-- Exercise input --

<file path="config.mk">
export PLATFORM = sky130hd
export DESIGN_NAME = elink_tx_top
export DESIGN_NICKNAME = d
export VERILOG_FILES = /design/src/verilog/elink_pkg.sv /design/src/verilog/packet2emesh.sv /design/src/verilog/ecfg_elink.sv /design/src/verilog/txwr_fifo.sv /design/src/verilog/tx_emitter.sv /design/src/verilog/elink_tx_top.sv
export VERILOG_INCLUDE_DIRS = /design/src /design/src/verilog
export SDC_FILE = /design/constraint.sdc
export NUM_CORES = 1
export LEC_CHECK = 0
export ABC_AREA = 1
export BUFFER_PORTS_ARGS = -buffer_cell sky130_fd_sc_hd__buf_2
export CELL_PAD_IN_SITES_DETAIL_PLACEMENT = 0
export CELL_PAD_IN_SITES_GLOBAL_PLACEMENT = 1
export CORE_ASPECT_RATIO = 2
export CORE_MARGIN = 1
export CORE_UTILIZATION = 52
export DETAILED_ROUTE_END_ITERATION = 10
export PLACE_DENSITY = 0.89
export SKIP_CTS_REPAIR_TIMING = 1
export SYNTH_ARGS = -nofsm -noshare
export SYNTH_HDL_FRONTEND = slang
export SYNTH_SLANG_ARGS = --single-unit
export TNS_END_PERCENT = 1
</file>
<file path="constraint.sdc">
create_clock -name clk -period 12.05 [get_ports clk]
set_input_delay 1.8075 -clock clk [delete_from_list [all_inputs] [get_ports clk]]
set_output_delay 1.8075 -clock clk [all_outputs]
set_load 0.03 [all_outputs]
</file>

-- What the task asks --
Take the listing above and repeat exactly the lines from the one containing "export NUM_CORES = 1" through the one containing "export PLACE_DENSITY = 0.89", both included.

-- Task solution --
export NUM_CORES = 1
export LEC_CHECK = 0
export ABC_AREA = 1
export BUFFER_PORTS_ARGS = -buffer_cell sky130_fd_sc_hd__buf_2
export CELL_PAD_IN_SITES_DETAIL_PLACEMENT = 0
export CELL_PAD_IN_SITES_GLOBAL_PLACEMENT = 1
export CORE_ASPECT_RATIO = 2
export CORE_MARGIN = 1
export CORE_UTILIZATION = 52
export DETAILED_ROUTE_END_ITERATION = 10
export PLACE_DENSITY = 0.89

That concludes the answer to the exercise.